What you need to do -> If a line in the data below contains "second", copy it.

Collected data
· · · ·
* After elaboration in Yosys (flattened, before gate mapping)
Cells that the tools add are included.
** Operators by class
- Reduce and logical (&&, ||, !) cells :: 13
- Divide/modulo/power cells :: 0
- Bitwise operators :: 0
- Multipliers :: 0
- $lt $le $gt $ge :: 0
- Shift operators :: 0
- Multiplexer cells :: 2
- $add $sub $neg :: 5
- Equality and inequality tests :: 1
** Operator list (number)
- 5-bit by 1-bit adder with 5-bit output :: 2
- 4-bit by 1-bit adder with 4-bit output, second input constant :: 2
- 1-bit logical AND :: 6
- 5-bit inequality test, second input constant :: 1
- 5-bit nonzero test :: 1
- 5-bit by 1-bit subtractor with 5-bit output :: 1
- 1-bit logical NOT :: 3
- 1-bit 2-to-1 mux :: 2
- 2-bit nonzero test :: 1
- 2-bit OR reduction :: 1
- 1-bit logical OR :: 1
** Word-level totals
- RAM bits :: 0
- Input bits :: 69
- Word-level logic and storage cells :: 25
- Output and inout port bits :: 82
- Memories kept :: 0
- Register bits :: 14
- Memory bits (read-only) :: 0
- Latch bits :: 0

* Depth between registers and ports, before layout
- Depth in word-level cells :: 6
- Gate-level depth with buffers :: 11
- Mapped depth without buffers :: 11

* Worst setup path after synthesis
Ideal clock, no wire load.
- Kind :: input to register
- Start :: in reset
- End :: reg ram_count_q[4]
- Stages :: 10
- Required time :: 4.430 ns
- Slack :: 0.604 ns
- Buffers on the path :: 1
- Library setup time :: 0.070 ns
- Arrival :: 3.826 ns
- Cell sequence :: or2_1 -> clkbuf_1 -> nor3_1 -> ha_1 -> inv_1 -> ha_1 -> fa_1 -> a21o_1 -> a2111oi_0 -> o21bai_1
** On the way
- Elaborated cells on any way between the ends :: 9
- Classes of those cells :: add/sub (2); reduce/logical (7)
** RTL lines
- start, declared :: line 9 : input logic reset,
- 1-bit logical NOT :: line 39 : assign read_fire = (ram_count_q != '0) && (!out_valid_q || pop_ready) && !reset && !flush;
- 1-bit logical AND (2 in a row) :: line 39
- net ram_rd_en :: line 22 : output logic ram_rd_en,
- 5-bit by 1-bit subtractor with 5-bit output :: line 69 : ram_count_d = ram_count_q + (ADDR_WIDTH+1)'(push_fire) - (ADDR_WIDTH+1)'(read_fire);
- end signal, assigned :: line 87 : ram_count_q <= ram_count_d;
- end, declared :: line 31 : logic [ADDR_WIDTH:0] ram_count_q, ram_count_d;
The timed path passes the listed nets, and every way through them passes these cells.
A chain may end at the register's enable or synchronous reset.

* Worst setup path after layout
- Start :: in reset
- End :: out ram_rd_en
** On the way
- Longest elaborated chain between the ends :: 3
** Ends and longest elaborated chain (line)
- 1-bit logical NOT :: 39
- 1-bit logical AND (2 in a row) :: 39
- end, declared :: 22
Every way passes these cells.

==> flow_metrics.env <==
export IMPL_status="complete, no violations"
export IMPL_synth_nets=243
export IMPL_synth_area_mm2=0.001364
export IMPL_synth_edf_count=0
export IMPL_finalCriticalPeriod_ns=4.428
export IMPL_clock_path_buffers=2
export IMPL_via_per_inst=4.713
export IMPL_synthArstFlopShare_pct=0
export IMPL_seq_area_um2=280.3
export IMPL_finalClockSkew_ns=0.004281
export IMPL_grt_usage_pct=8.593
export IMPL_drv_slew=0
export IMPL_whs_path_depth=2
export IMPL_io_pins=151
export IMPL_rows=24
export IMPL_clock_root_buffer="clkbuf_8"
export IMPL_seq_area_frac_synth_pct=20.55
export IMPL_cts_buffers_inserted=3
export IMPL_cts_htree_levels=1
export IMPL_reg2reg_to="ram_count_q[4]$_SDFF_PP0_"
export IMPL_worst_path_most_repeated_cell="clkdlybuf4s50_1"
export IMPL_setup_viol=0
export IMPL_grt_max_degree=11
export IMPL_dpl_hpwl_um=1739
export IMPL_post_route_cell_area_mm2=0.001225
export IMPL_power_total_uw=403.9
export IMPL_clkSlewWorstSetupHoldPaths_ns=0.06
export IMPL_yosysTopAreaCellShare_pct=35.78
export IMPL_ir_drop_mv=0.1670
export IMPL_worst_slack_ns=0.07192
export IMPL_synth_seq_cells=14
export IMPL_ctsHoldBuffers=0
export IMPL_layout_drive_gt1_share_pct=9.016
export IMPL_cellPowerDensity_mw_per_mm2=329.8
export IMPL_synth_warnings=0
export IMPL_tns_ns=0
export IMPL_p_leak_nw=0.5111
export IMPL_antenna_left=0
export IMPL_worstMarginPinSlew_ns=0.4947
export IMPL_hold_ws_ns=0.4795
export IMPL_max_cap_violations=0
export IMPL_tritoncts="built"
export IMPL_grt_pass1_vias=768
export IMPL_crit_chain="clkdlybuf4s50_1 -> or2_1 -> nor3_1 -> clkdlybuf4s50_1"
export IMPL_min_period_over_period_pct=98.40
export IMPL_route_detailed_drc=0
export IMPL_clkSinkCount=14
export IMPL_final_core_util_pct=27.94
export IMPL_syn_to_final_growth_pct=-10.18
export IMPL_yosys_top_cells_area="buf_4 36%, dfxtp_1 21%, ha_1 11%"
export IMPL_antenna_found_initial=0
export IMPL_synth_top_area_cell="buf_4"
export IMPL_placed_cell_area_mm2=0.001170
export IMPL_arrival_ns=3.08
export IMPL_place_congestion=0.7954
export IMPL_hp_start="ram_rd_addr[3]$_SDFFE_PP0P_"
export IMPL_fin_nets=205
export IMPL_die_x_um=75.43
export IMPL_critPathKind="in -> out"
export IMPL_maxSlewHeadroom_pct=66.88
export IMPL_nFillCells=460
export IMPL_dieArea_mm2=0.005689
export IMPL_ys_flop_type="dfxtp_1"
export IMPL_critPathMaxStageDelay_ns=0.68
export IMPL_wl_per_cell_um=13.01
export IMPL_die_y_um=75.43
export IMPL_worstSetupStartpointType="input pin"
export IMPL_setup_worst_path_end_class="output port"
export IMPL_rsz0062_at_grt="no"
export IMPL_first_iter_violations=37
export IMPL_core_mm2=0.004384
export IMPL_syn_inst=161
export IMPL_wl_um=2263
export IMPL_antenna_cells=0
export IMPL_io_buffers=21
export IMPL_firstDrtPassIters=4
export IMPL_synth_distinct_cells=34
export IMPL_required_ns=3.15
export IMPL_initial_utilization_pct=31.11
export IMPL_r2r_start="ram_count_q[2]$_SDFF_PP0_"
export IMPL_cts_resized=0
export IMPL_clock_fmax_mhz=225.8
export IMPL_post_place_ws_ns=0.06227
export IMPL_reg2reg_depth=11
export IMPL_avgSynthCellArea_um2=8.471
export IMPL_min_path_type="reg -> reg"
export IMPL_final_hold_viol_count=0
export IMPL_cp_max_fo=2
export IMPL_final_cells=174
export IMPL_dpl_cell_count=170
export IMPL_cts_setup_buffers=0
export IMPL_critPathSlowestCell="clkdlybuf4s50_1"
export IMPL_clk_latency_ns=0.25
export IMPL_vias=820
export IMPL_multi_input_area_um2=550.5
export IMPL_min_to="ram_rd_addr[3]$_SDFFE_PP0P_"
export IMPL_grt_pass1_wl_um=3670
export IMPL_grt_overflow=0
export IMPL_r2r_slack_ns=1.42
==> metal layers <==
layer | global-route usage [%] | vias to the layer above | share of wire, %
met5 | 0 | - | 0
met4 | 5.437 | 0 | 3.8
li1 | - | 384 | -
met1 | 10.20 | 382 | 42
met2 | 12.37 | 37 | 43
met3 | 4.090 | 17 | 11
· · · ·
Answer space ->
- 4-bit by 1-bit adder with 4-bit output, second input constant :: 2
- 5-bit inequality test, second input constant :: 1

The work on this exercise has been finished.